TraceLLM: Leveraging Large Language Models with Prompt Engineering for Enhanced Requirements Traceability

Requirements traceability, the process of establishing and maintaining relationships between requirements and various software development artifacts, is paramount for ensuring system integrity and fulfilling requirements throughout the Software Development Life Cycle (SDLC). Traditional methods, including manual and information retrieval models, are labor-intensive, error-prone, and limited by low precision. Recently, Large Language Models (LLMs) have demonstrated potential for supporting software engineering tasks through advanced language comprehension. However, a substantial gap exists in the systematic design and evaluation of prompts tailored to extract accurate trace links.
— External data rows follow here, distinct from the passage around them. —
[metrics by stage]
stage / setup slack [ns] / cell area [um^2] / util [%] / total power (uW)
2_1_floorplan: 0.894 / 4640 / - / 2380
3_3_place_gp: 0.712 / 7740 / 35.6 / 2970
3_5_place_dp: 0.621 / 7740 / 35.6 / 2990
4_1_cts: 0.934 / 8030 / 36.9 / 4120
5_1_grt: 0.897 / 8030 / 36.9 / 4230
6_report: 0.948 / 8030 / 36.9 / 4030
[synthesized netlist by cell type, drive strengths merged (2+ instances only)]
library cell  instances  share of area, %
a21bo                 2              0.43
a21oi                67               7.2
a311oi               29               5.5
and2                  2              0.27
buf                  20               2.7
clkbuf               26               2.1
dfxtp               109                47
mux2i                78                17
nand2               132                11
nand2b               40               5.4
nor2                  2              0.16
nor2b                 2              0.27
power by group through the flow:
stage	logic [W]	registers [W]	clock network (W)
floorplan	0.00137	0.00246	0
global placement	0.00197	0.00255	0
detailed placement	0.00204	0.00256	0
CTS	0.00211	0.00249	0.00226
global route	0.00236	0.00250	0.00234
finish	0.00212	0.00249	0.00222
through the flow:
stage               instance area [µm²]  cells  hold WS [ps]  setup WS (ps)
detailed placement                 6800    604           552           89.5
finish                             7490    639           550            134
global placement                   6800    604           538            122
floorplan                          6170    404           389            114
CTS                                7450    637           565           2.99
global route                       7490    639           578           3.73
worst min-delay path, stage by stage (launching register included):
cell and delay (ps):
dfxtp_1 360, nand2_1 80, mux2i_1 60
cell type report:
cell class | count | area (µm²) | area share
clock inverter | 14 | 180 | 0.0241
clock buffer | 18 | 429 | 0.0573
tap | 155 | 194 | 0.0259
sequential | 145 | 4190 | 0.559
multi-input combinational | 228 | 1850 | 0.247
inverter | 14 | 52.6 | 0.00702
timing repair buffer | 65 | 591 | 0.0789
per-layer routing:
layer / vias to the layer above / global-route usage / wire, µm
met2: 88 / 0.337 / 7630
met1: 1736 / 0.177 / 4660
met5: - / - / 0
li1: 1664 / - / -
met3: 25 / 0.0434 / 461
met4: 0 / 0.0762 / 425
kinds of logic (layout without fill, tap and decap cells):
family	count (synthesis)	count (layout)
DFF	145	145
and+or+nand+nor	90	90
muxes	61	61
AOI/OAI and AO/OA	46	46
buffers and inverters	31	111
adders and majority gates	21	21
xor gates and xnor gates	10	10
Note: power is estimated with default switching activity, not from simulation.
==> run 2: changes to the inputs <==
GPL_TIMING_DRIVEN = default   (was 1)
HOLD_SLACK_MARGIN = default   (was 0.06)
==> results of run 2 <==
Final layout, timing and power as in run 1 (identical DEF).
<file path="src/rtl/alu_n_bit_seq.sv">
// Registered N-bit ALU (AND/OR/ADD/SUB/SLT/NOR) with START/BUSY/DONE handshake.
// Define ALU_N_BIT_SEQ_MUL_EN to build in the iterative unsigned shift-add multiplier.
module alu_n_bit_seq #(
  parameter int WIDTH = 8
) (
  input  logic             Clk,
  input  logic             Reset,
  input  logic             START,
  input  logic [WIDTH-1:0] A,
  input  logic [WIDTH-1:0] B,
  input  logic             AINV,
  input  logic             BNEG,
  input  logic [1:0]       Opr,
  input  logic             MUL,
  output logic [WIDTH-1:0] RESULT,
  output logic [WIDTH-1:0] RESULT_HI,
  output logic             OVERFLOW,
  output logic             ZERO,
  output logic             COUT,
  output logic             BUSY,
  output logic             DONE
);

  typedef enum logic [1:0] {IDLE_S = 2'b00, MULT_S = 2'b01, DONE_S = 2'b10} state_t;

  state_t           state_r;
  logic [WIDTH-1:0] result_r;
  logic [WIDTH-1:0] result_hi_r;
  logic             overflow_r;
  logic             zero_r;
  logic             cout_r;
  logic             busy_r;
  logic             done_r;

  logic [WIDTH-1:0] a_s;
  logic [WIDTH-1:0] b_s;
  logic [WIDTH:0]   sum_s;
  logic             add_ovf_s;
  logic [WIDTH-1:0] alu_res_s;
  logic             alu_ovf_s;
  logic             alu_cout_s;
  logic             alu_zero_s;

  // Single-cycle ALU datapath on the live operands
  always_comb begin
    a_s        = AINV ? ~A : A;
    b_s        = BNEG ? ~B : B;
    sum_s      = {1'b0, a_s} + {1'b0, b_s} + {{WIDTH{1'b0}}, BNEG};
    add_ovf_s  = (a_s[WIDTH-1] == b_s[WIDTH-1]) && (sum_s[WIDTH-1] != a_s[WIDTH-1]);
    alu_res_s  = {WIDTH{1'b0}};
    alu_ovf_s  = 1'b0;
    alu_cout_s = 1'b0;
    case (Opr)
      2'b00: alu_res_s = a_s & b_s;
      2'b01: alu_res_s = a_s | b_s;
      2'b10: begin
        alu_res_s  = sum_s[WIDTH-1:0];
        alu_ovf_s  = add_ovf_s;
        alu_cout_s = sum_s[WIDTH];
      end
      2'b11: begin
        // Signed less-than: sign of the difference corrected by overflow
        alu_res_s  = {{(WIDTH-1){1'b0}}, sum_s[WIDTH-1] ^ add_ovf_s};
        alu_ovf_s  = add_ovf_s;
        alu_cout_s = sum_s[WIDTH];
      end
      default: alu_res_s = {WIDTH{1'b0}};
    endcase
    alu_zero_s = (alu_res_s == {WIDTH{1'b0}});
  end

`ifdef ALU_N_BIT_SEQ_MUL_EN
  localparam int CNT_W = $clog2(WIDTH) + 1;

  logic [WIDTH-1:0]   mcand_r;
  logic [2*WIDTH:0]   acc_r;
  logic [CNT_W-1:0]   cnt_r;
  logic [WIDTH:0]     step_add_s;
  logic [2*WIDTH:0]   acc_nxt_s;
  logic               cnt_last_s;

  // One shift-add iteration: conditional add into {carry, hi}, then shift right
  always_comb begin
    if (acc_r[0]) begin
      step_add_s = acc_r[2*WIDTH:WIDTH] + {1'b0, mcand_r};
    end else begin
      step_add_s = acc_r[2*WIDTH:WIDTH];
    end
    acc_nxt_s  = {1'b0, step_add_s, acc_r[WIDTH-1:1]};
    cnt_last_s = (cnt_r == CNT_W'(WIDTH - 1));
  end
`else
  logic unused_mul_s;
  assign unused_mul_s = MUL;
`endif

  // Control FSM with registered results; outputs only move on completion or Reset
  always_ff @(posedge Clk) begin
    if (Reset) begin
      state_r     <= IDLE_S;
      result_r    <= {WIDTH{1'b0}};
      result_hi_r <= {WIDTH{1'b0}};
      overflow_r  <= 1'b0;
      zero_r      <= 1'b0;
      cout_r      <= 1'b0;
      busy_r      <= 1'b0;
      done_r      <= 1'b0;
`ifdef ALU_N_BIT_SEQ_MUL_EN
      mcand_r     <= {WIDTH{1'b0}};
      acc_r       <= {(2*WIDTH+1){1'b0}};
      cnt_r       <= {CNT_W{1'b0}};
`endif
    end else begin
      done_r <= 1'b0;
      case (state_r)
        IDLE_S, DONE_S: begin
          if (START) begin
`ifdef ALU_N_BIT_SEQ_MUL_EN
            if (MUL) begin
              mcand_r <= A;
              acc_r   <= {{(WIDTH+1){1'b0}}, B};
              cnt_r   <= {CNT_W{1'b0}};
              busy_r  <= 1'b1;
              state_r <= MULT_S;
            end else begin
`endif
              result_r    <= alu_res_s;
              result_hi_r <= {WIDTH{1'b0}};
              overflow_r  <= alu_ovf_s;
              zero_r      <= alu_zero_s;
              cout_r      <= alu_cout_s;
              done_r      <= 1'b1;
              state_r     <= DONE_S;
`ifdef ALU_N_BIT_SEQ_MUL_EN
            end
`endif
          end else begin
            state_r <= IDLE_S;
          end
        end
`ifdef ALU_N_BIT_SEQ_MUL_EN
        MULT_S: begin
          acc_r <= acc_nxt_s;
          cnt_r <= cnt_r + CNT_W'(1);
          if (cnt_last_s) begin
            result_r    <= acc_nxt_s[WIDTH-1:0];
            result_hi_r <= acc_nxt_s[2*WIDTH-1:WIDTH];
            overflow_r  <= (acc_nxt_s[2*WIDTH-1:WIDTH] != {WIDTH{1'b0}});
            zero_r      <= (acc_nxt_s[2*WIDTH-1:0] == {(2*WIDTH){1'b0}});
            cout_r      <= 1'b0;
            busy_r      <= 1'b0;
            done_r      <= 1'b1;
            state_r     <= DONE_S;
          end else begin
            state_r <= MULT_S;
          end
        end
`endif
        default: begin
          busy_r  <= 1'b0;
          state_r <= IDLE_S;
        end
      endcase
    end
  end

  assign RESULT    = result_r;
  assign RESULT_HI = result_hi_r;
  assign OVERFLOW  = overflow_r;
  assign ZERO      = zero_r;
  assign COUT      = cout_r;
  assign BUSY      = busy_r;
  assign DONE      = done_r;

endmodule

</file>
<file path="config.mk">
export PLATFORM = sky130hd
export DESIGN_NAME = alu_n_bit_seq
export DESIGN_NICKNAME = d
export VERILOG_FILES = /design/src/rtl/alu_n_bit_seq.sv
export SDC_FILE = /design/constraint.sdc
export NUM_CORES = 1
export LEC_CHECK = 0
export CORE_ASPECT_RATIO = 1.2
export CORE_MARGIN = 8
export CORE_UTILIZATION = 47
export DETAILED_ROUTE_END_ITERATION = 10
export GPL_ROUTABILITY_DRIVEN = 1
export PLACE_DENSITY_LB_ADDON = 0.08
export SYNTH_ARGS = -nofsm -noshare
export SYNTH_HDL_FRONTEND = slang
export SYNTH_SLANG_ARGS = --single-unit
</file>
<file path="constraint.sdc">
create_clock -name Clk -period 2.8 [get_ports Clk]
set_input_delay 0.42 -clock Clk [delete_from_list [all_inputs] [get_ports Clk]]
set_output_delay 0.42 -clock Clk [all_outputs]
set_load 0.03 [all_outputs]
</file>
# After elaboration in Yosys (flattened, before gate mapping)
# Cells that the tools add are included.
# totals
inputBits,24
register_bits,14
output_inout_bits,21
# op_classes
n_eq_ne,6
add_sub_neg,2
n_mux,7
n_reduce_logical,8
bitwise,6
# op_table
operator,n
8-bit case mux with 4 select lines,1
8-bit two-way mux,2
8-bit NOT,2
8-bit by 8-bit adder with 9-bit output,1
9-bit by 1-bit adder with 9-bit output,1
8-bit AND,1
8-bit zero test,1
8-bit OR,1
"2-bit == test, second input constant",3
2-bit OR reduction,3
2-bit zero test,2
1-bit two-way mux,3
"2-bit by 1-bit == test with 1-bit output, second input constant",1
2-bit two-way mux,1
2-bit AND reduction,1
1-bit == test,1
1-bit logical AND,1
1-bit != test,1
1-bit NOT,1
1-bit XOR,1

# Depth between registers and ports, before layout
# Gate-level depths: netlist of the first run.
# depth
word_depth,9
ltp_mapped,10
depth_no_buf,9

# Worst setup path after synthesis of the first run
# No wires, ideal clock.
# synth_timing
path_type,in2reg
startpoint,in AINV
endpoint,reg zero_r (netlist: ZERO)
setup_ns,0.115
required_time_ns,2.685
stages,10
arrival_time_ns,2.366
setup_slack_ns,0.319
path_buffers,1
cell_sequence,buf_6 xnor2_4 a21oi_1 fa_1 a211oi_1 nor2_1 o311a_1 nand4_1 nor4_1 a31o_1
# synth_between
elab_chain_len,8
elab_cells_between_ends,11
classes_between,add/sub: 2; eq/ne: 2; mux: 2; bitwise: 3; reduce/logical: 2
# synth_rtl
item,line,rtl
start: declaration,11,"input logic AINV,"
8-bit two-way mux (*),46,a_s = AINV ? ~A : A;
8-bit by 8-bit adder with 9-bit output,48,"sum_s = {1'b0, a_s} + {1'b0, b_s} + {{WIDTH{1'b0}}, BNEG};"
9-bit by 1-bit adder with 9-bit output,48,
1-bit != test,49,add_ovf_s = (a_s[WIDTH-1] == b_s[WIDTH-1]) && (sum_s[WIDTH-1] != a_s[WIDTH-1]);
1-bit logical AND,49,
1-bit XOR,63,"alu_res_s = {{(WIDTH-1){1'b0}}, sum_s[WIDTH-1] ^ add_ovf_s};"
8-bit case mux with 4 select lines (*),53,case (Opr)
8-bit zero test (*),69,alu_zero_s = (alu_res_s == {WIDTH{1'b0}});
end signal: assignment,130,zero_r <= alu_zero_s;
end: declaration,30,logic zero_r;
# Every way passes the cells marked *; elsewhere a longest branch is shown, timed or not.
# A chain may end at the register's enable or synchronous reset.

# Final worst setup path of the first run
# Ends and elaborated chain as after synthesis.
[src/rtl/ff_excitation_gen.sv]
// Derives JK/SR/T excitation from a desired-next-state stream and checks it against a flip-flop model.
// Latency: excitation N+1, model/err N+2; no backpressure, one sample per cycle.
module ff_excitation_gen #(
    parameter int CNT_W = 8
) (
    input  logic             clk,
    input  logic             rst,
    input  logic             in_valid,
    input  logic             d_next,
    input  logic [1:0]       mode,
    input  logic             fault_inj,
    output logic             J,
    output logic             K,
    output logic             S,
    output logic             R,
    output logic             T,
    output logic             out_valid,
    output logic             q_model,
    output logic             err,
    output logic [CNT_W-1:0] err_cnt
);

    localparam logic [1:0] MODE_SR = 2'b01;
    localparam logic [1:0] MODE_T  = 2'b10;
    localparam logic [CNT_W-1:0] CNT_MAX = {CNT_W{1'b1}};
    localparam logic [CNT_W-1:0] CNT_ONE = {{(CNT_W-1){1'b0}}, 1'b1};

    logic       q_exp;
    logic       d_exp;
    logic [1:0] exc_mode;

    logic j_c, k_c, s_c, r_c, t_c;
    logic q_nxt, sr_bad, mism;

    // Don't-cares resolve to 0; the fault flips only the primary bit.
    always_comb begin
        j_c = 1'b0;
        k_c = 1'b0;
        s_c = 1'b0;
        r_c = 1'b0;
        t_c = 1'b0;
        case (mode)
            MODE_SR: begin
                s_c = (~q_exp & d_next) ^ fault_inj;
                r_c = q_exp & ~d_next;
            end
            MODE_T: begin
                t_c = (q_exp ^ d_next) ^ fault_inj;
            end
            default: begin
                j_c = (~q_exp & d_next) ^ fault_inj;
                k_c = q_exp & ~d_next;
            end
        endcase
    end

    always_comb begin
        sr_bad = 1'b0;
        q_nxt  = q_model;
        case (exc_mode)
            MODE_SR: begin
                sr_bad = S & R;
                q_nxt  = sr_bad ? q_model : (S | (~R & q_model));
            end
            MODE_T: begin
                q_nxt = q_model ^ T;
            end
            default: begin
                q_nxt = (J & ~q_model) | (~K & q_model);
            end
        endcase
        mism = sr_bad | (q_nxt != d_exp);
    end

    always_ff @(posedge clk) begin
        if (rst) begin
            J         <= 1'b0;
            K         <= 1'b0;
            S         <= 1'b0;
            R         <= 1'b0;
            T         <= 1'b0;
            out_valid <= 1'b0;
            q_exp     <= 1'b0;
            d_exp     <= 1'b0;
            exc_mode  <= 2'b00;
            q_model   <= 1'b0;
            err       <= 1'b0;
            err_cnt   <= '0;
        end else begin
            if (in_valid) begin
                J         <= j_c;
                K         <= k_c;
                S         <= s_c;
                R         <= r_c;
                T         <= t_c;
                out_valid <= 1'b1;
                q_exp     <= d_next;
                d_exp     <= d_next;
                exc_mode  <= mode;
            end else begin
                J         <= 1'b0;
                K         <= 1'b0;
                S         <= 1'b0;
                R         <= 1'b0;
                T         <= 1'b0;
                out_valid <= 1'b0;
            end

            // The model is never resynchronised to q_exp after a mismatch.
            if (out_valid) begin
                q_model <= q_nxt;
                err     <= mism;
                if (mism && (err_cnt != CNT_MAX))
                    err_cnt <= err_cnt + CNT_ONE;
            end else begin
                err <= 1'b0;
            end
        end
    end

endmodule
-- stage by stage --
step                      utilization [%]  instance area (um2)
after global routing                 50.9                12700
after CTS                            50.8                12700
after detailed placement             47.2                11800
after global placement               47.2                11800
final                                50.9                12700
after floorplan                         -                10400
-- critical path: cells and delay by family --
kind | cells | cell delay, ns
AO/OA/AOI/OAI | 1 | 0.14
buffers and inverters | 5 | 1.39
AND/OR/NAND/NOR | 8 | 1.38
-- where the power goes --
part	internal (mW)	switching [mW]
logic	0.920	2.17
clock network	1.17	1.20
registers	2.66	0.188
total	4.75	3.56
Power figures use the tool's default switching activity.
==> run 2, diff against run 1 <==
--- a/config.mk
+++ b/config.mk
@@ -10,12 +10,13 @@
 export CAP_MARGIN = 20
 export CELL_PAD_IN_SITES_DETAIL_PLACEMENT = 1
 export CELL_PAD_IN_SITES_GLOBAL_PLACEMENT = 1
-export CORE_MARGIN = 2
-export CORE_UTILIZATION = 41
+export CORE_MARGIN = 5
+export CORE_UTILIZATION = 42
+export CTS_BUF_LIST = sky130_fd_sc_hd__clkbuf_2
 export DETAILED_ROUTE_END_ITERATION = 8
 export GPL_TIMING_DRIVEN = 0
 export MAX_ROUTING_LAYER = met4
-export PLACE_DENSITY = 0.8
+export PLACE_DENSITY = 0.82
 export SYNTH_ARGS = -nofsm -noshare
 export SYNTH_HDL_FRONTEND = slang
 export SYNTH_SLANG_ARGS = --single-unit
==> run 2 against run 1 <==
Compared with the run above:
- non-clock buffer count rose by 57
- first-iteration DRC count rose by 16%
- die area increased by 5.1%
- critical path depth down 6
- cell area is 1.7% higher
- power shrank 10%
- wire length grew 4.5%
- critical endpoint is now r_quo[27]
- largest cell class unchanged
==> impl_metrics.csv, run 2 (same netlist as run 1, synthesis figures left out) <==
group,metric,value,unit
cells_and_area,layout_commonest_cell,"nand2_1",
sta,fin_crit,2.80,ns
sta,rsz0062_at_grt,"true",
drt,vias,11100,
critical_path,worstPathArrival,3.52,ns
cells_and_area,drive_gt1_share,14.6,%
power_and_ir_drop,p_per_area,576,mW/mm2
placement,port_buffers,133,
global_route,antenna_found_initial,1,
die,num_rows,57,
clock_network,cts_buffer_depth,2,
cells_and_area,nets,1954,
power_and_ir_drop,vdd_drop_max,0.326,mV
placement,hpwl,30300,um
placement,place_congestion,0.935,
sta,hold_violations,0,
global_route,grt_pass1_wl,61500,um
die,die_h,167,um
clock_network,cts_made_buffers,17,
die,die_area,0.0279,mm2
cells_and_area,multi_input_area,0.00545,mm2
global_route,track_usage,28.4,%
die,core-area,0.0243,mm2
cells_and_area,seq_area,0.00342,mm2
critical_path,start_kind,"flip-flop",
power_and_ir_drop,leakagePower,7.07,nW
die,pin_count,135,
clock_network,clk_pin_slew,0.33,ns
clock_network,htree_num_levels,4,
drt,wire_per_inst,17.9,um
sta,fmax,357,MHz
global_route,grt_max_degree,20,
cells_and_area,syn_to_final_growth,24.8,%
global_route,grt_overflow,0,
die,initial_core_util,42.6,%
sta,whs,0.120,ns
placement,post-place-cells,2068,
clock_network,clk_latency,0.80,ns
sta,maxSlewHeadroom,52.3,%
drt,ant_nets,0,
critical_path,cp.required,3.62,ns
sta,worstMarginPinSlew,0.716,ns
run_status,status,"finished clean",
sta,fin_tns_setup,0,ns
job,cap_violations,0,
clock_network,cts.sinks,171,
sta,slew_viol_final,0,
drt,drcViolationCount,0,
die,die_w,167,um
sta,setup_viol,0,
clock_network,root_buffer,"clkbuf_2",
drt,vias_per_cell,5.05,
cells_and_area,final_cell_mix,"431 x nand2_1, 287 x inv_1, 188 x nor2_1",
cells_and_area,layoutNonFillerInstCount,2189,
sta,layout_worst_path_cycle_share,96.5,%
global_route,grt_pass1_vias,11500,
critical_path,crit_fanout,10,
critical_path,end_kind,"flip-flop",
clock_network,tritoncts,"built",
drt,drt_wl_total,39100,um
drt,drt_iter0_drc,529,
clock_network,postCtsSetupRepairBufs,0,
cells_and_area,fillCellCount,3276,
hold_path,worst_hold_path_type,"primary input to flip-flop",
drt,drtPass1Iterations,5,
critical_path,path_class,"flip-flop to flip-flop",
$ cat src/rtl/sdram_pkg.sv
// Encodings shared between the SDRAM sequencing FSM and the command encoder.
package sdram_pkg;

    // {CS_N, RAS_N, CAS_N, WE_N}
    localparam logic [3:0] CMD_MRS = 4'b0000;
    localparam logic [3:0] CMD_REF = 4'b0001;
    localparam logic [3:0] CMD_PRE = 4'b0010;
    localparam logic [3:0] CMD_ACT = 4'b0011;
    localparam logic [3:0] CMD_WR  = 4'b0100;
    localparam logic [3:0] CMD_RD  = 4'b0101;
    localparam logic [3:0] CMD_BST = 4'b0110;
    localparam logic [3:0] CMD_NOP = 4'b0111;

    typedef enum logic [4:0] {
        I_200us    = 5'd0,
        I_pre      = 5'd1,
        I_wait_pre = 5'd2,
        I_refresh1 = 5'd3,  I_wait_re1 = 5'd4,
        I_refresh2 = 5'd5,  I_wait_re2 = 5'd6,
        I_refresh3 = 5'd7,  I_wait_re3 = 5'd8,
        I_refresh4 = 5'd9,  I_wait_re4 = 5'd10,
        I_refresh5 = 5'd11, I_wait_re5 = 5'd12,
        I_refresh6 = 5'd13, I_wait_re6 = 5'd14,
        I_refresh7 = 5'd15, I_wait_re7 = 5'd16,
        I_refresh8 = 5'd17, I_wait_re8 = 5'd18,
        I_mrs      = 5'd19,
        I_wati_mrs = 5'd20,
        I_done     = 5'd21
    } init_st_e;

    typedef enum logic [3:0] {
        W_IDLE   = 4'd0,
        W_ACTIVE = 4'd1,
        W_TRCD   = 4'd2,
        W_READ   = 4'd3,
        W_CL     = 4'd4,
        W_RDDAT  = 4'd5,
        W_WRITE  = 4'd6,
        W_BSTOP  = 4'd7,
        W_PRECH  = 4'd8,
        W_TRP    = 4'd9,
        W_REF    = 4'd10,
        W_RC     = 4'd11,
        W_CHGACT = 4'd12,
        W_TRPACT = 4'd13
    } work_st_e;

    localparam logic [2:0] SYS_IDLE = 3'd0;
    localparam logic [2:0] SYS_RD   = 3'd1;
    localparam logic [2:0] SYS_WR   = 3'd2;
    localparam logic [2:0] SYS_REF  = 3'd3;

endpackage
This paper introduces TraceLLM, a systematic framework for enhancing requirements traceability through prompt engineering and demonstration selection. Our approach incorporates rigorous dataset splitting, iterative prompt refinement, enrichment with contextual roles and domain knowledge, and evaluation across zero- and few-shot settings. We assess prompt generalization and robustness using eight state-of-the-art LLMs on four benchmark datasets representing diverse domains (aerospace, healthcare) and artifact types (requirements, design elements, test cases, regulations). TraceLLM achieves state-of-the-art F2 scores, outperforming traditional IR baselines, fine-tuned models, and prior LLM-based methods. We also explore the impact of demonstration selection strategies, identifying label-aware, diversity-based sampling as particularly effective. Overall, our findings highlight that traceability performance depends not only on model capacity but also critically on the quality of prompt engineering. In addition, the achieved performance suggests that TraceLLM can support semi-automated traceability workflows in which candidate links are reviewed and validated by human analysts.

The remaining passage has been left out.